Rhea Greenberg, a disability analyst for the state, and Janice Glock, a retired postal worker, met on a blind date and have been together for almost 12 years, living in Spuyten Duyvil. The couple, who jokingly referred to each other as “Spouse A” and “Spouse B,” which is how they had to classify themselves on the marriage license forms, chose not to get married in nearby states like Connecticut or Massachusetts which preceded New York in allowing gay marriage. They held out hope for the Empire State to fall in line.
“This is where we’ve lived our lives,” said Greenberg, who expressed relief that there were no protesters outside the building. “This is where we have roots, family, friends, and this is where we want to get married.”
Though they know they’re going to be together forever, there are practical considerations, Greenberg said. “I want to know if anything happens to me, that she is as protected as possible.”
“We plan to stay together,” Glock said. “We’ve worked out all the kinks. This is one more way of uniting ourselves.”
On their anniversary on Aug. 12, they will gather with family and friends to celebrate their marriage at Silvio’s, an Italian restaurant in Yonkers, where they also marked their domestic partnership about five years ago.
“Give them a plug,” Greenberg told a reporter regarding Silvio’s. “We told them we’d try to get them gay wedding business!”
A few rows back, Mott Haven residents Karen Cofield and Gwendolyn Williams also waited patiently, willing to endure some bureaucratic delays after five years together.

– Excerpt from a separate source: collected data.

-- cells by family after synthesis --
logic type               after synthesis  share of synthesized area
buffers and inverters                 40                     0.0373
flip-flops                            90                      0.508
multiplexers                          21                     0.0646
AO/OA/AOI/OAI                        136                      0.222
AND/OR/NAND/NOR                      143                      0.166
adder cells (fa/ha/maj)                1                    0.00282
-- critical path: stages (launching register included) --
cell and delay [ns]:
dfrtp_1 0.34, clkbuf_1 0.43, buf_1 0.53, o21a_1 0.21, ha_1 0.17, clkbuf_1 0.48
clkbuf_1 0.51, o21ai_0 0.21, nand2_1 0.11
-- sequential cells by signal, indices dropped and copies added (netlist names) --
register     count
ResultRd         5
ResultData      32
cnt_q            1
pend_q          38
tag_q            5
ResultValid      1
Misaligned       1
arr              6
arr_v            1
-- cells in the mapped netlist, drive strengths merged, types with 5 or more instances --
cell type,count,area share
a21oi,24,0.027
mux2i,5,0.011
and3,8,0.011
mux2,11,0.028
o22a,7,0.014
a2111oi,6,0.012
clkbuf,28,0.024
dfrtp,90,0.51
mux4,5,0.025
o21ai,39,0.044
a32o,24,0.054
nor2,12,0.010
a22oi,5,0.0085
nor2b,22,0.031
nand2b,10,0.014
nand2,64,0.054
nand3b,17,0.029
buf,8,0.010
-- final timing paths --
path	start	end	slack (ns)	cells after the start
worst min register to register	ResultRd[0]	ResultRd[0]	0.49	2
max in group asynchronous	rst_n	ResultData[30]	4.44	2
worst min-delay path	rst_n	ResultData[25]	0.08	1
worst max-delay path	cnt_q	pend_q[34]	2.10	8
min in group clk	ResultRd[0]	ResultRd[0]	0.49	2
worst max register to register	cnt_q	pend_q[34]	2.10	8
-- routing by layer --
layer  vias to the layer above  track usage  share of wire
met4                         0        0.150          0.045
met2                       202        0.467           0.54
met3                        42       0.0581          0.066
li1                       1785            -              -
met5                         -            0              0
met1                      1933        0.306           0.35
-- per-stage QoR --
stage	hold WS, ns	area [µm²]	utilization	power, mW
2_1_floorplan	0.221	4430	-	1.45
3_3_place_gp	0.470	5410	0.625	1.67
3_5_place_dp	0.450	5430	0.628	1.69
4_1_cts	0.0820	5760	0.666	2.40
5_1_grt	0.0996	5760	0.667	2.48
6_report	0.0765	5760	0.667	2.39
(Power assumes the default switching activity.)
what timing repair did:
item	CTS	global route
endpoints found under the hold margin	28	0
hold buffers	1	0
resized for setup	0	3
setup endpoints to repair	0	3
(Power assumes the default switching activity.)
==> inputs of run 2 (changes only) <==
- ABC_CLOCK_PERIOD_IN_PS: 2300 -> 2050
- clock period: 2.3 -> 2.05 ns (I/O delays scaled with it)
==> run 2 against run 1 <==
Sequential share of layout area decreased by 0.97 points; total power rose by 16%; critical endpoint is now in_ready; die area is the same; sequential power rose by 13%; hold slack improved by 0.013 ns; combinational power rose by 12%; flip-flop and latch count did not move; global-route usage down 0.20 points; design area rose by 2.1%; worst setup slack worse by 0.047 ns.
`config.mk`:
```
export PLATFORM = sky130hd
export DESIGN_NAME = sar_adc_ctrl_flat
export DESIGN_NICKNAME = d
export VERILOG_FILES = /design/src/rtl/sar_adc_pkg.sv /design/src/rtl/sar_adc_if.sv /design/src/rtl/sar_settle_cnt.sv /design/src/rtl/sar_adc_ctrl.sv /design/src/flat_wrapper.sv
export SDC_FILE = /design/constraint.sdc
export NUM_CORES = 1
export LEC_CHECK = 0
export BUFFER_PORTS_ARGS = -buffer_cell sky130_fd_sc_hd__buf_2
export CAP_MARGIN = 0
export CORE_MARGIN = 2
export CORE_UTILIZATION = 50
export CTS_CLUSTER_SIZE = 8
export DETAILED_ROUTE_END_ITERATION = 10
export PLACE_DENSITY = 0.81
export SYNTH_ARGS = -nofsm -noshare
export SYNTH_HDL_FRONTEND = slang
export SYNTH_HIERARCHICAL = 1
export SYNTH_SLANG_ARGS = --single-unit
export TNS_END_PERCENT = 100
```
`constraint.sdc`:
```
create_clock -name clk -period 3.23 [get_ports clk]
set_input_delay 0.1615 -clock clk [delete_from_list [all_inputs] [get_ports clk]]
set_output_delay 0.1615 -clock clk [all_outputs]
set_load 0.01 [all_outputs]
```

They met in a rehab center upstate and have been a support to each other ever since.
A reporter asked Cofield, a maintenance worker at Memorial Sloane Kettering, what being married meant to her. She hardly skipped a beat.
“Everything,” said Cofield.
She added: “There’s no question in our mind that we’re going to be together. It’s just another level for us.”

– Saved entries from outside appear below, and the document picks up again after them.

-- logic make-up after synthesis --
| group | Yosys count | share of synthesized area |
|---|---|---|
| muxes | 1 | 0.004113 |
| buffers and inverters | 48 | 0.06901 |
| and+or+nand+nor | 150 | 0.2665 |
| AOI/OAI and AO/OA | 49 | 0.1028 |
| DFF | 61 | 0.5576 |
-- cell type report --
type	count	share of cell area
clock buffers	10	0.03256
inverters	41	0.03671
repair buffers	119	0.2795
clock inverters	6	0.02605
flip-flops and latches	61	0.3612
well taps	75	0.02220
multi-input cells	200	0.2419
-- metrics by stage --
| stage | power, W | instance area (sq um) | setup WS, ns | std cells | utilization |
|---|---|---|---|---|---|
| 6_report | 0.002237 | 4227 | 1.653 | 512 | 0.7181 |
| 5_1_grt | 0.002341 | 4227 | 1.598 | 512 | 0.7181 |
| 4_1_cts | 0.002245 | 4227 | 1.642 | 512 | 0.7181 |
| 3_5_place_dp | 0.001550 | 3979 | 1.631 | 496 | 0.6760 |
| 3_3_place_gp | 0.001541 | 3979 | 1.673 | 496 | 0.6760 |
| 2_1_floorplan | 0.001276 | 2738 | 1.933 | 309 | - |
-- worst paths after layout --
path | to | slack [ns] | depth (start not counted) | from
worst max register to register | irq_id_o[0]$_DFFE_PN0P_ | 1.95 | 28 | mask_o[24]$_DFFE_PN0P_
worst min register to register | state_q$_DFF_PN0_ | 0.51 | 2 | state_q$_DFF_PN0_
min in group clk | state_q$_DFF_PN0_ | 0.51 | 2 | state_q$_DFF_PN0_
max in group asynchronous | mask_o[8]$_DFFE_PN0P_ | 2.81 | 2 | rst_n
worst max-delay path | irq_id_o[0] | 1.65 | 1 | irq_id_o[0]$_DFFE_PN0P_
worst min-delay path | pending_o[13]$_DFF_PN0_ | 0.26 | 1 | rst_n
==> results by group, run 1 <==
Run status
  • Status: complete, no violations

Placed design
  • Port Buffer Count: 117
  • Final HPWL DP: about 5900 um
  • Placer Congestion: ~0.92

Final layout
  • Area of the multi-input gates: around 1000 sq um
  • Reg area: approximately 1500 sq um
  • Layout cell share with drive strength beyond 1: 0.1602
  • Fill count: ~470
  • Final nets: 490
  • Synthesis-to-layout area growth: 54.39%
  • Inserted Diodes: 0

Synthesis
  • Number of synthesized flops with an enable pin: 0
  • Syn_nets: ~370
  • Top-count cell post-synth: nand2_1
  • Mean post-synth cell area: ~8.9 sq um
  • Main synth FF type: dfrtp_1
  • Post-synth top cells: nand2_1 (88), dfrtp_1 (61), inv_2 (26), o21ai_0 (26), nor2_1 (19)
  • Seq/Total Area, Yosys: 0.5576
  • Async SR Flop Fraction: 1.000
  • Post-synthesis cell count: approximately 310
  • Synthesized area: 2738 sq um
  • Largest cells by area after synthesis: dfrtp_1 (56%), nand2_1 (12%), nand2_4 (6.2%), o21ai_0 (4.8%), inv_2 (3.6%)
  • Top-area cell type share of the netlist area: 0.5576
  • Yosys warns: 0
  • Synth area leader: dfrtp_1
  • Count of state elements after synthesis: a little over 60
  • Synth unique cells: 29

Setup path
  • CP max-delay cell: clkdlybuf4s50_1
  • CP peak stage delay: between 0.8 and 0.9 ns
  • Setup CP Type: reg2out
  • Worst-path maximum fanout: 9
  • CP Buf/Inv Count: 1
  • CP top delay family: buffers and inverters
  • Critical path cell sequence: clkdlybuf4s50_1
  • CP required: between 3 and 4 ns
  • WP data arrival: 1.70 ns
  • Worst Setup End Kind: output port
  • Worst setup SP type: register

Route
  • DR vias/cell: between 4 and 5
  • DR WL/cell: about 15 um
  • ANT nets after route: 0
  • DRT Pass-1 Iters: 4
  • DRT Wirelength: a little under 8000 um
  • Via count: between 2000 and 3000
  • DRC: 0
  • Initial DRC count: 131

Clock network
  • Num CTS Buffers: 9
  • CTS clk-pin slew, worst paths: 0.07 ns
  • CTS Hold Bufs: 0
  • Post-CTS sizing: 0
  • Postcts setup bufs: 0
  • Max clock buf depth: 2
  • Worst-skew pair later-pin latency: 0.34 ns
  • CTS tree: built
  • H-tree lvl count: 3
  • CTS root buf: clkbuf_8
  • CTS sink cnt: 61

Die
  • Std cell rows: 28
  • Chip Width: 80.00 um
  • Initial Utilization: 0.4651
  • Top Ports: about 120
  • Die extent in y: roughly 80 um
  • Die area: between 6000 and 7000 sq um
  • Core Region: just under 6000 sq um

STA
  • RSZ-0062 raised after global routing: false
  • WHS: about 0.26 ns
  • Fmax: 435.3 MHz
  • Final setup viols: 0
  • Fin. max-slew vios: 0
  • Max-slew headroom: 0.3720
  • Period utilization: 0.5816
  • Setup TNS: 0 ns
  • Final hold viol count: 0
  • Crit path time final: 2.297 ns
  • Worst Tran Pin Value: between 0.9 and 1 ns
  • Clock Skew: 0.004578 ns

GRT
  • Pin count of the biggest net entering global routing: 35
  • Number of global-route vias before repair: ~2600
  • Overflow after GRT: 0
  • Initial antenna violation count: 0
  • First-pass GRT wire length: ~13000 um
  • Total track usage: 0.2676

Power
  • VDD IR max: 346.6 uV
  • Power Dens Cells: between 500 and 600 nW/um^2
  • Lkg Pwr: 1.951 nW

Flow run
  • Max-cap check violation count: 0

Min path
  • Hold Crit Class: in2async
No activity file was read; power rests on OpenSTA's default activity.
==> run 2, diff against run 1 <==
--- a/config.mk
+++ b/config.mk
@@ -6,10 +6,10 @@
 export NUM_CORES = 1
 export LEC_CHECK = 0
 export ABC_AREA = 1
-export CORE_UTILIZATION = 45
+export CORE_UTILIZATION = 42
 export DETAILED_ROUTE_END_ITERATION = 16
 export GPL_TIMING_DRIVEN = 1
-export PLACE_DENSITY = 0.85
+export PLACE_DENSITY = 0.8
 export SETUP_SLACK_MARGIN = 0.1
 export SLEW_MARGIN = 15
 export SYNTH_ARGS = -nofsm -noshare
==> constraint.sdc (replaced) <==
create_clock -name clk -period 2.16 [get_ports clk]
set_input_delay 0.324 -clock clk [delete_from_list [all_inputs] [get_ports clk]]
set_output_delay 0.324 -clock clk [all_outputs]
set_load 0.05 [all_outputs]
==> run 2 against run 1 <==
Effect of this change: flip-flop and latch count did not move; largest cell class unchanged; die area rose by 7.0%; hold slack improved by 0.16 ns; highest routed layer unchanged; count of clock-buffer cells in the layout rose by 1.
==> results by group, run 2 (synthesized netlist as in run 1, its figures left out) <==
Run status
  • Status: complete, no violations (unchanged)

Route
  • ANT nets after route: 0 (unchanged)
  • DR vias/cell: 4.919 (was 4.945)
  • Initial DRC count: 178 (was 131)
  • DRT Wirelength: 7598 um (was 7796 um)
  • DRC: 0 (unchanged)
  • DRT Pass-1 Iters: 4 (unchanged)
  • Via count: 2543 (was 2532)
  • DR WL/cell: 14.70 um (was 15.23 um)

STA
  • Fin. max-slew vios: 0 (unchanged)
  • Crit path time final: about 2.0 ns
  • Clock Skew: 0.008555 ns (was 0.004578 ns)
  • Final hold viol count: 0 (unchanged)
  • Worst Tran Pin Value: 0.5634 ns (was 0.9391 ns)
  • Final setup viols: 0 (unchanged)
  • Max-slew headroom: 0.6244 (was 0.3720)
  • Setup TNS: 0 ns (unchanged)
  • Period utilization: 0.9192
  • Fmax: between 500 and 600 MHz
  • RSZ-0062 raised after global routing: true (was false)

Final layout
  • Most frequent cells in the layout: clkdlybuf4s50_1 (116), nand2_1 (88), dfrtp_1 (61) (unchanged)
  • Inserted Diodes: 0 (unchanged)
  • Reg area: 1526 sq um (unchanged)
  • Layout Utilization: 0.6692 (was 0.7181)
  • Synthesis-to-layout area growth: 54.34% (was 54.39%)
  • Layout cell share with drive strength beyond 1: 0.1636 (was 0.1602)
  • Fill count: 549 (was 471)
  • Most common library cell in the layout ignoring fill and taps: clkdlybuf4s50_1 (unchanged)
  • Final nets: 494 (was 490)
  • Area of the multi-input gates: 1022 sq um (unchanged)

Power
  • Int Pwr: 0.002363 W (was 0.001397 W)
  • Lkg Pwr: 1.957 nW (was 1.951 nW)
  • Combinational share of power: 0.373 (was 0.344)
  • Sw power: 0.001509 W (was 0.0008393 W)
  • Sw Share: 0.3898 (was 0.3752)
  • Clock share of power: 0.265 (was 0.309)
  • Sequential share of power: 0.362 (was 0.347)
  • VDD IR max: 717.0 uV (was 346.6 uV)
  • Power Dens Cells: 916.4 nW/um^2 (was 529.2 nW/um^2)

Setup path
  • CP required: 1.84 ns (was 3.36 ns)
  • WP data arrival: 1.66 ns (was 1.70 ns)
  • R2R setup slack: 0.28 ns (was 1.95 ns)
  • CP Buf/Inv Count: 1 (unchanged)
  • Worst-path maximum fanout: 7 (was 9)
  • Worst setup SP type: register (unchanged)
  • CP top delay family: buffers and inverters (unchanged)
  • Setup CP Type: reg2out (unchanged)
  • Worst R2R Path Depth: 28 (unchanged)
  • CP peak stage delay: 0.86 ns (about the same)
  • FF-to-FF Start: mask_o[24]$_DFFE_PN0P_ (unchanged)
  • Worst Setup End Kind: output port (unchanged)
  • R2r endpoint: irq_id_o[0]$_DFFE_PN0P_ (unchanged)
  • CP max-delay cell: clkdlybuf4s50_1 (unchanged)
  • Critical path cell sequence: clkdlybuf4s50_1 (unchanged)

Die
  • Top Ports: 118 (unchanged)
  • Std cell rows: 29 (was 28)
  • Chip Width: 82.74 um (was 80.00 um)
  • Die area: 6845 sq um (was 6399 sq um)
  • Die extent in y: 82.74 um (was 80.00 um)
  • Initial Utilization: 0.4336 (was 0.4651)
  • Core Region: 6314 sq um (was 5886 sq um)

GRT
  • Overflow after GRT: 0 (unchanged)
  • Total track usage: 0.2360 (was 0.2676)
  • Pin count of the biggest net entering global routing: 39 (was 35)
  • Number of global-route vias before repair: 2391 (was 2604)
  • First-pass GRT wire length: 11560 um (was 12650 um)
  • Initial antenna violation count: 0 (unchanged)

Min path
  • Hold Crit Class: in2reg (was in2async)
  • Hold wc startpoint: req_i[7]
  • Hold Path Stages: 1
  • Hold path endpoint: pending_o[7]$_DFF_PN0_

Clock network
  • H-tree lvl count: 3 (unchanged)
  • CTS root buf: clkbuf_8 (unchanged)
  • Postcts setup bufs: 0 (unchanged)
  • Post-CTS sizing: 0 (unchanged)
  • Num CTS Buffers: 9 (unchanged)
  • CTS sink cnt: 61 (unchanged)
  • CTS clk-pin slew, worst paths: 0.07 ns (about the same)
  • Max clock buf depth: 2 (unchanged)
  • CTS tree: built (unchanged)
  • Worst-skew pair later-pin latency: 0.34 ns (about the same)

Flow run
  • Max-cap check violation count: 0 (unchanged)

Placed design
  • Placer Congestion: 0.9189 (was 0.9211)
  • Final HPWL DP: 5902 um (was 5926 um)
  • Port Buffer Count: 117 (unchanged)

Twenty seven couples tied the knot that day in the Bronx, 823 in the city as a whole.
Earlier in the morning, Criminal Court Judge Efrain Alvarado, assisting the other judges in managing a very unusual Sunday of legal proceedings, told the packed courtroom:
“We have a historic day today. Not just because it’s the first time in New York State, but because we have come full circle in recognizing the equality and equal justice deserved by all.”
David Greene contributed to this story.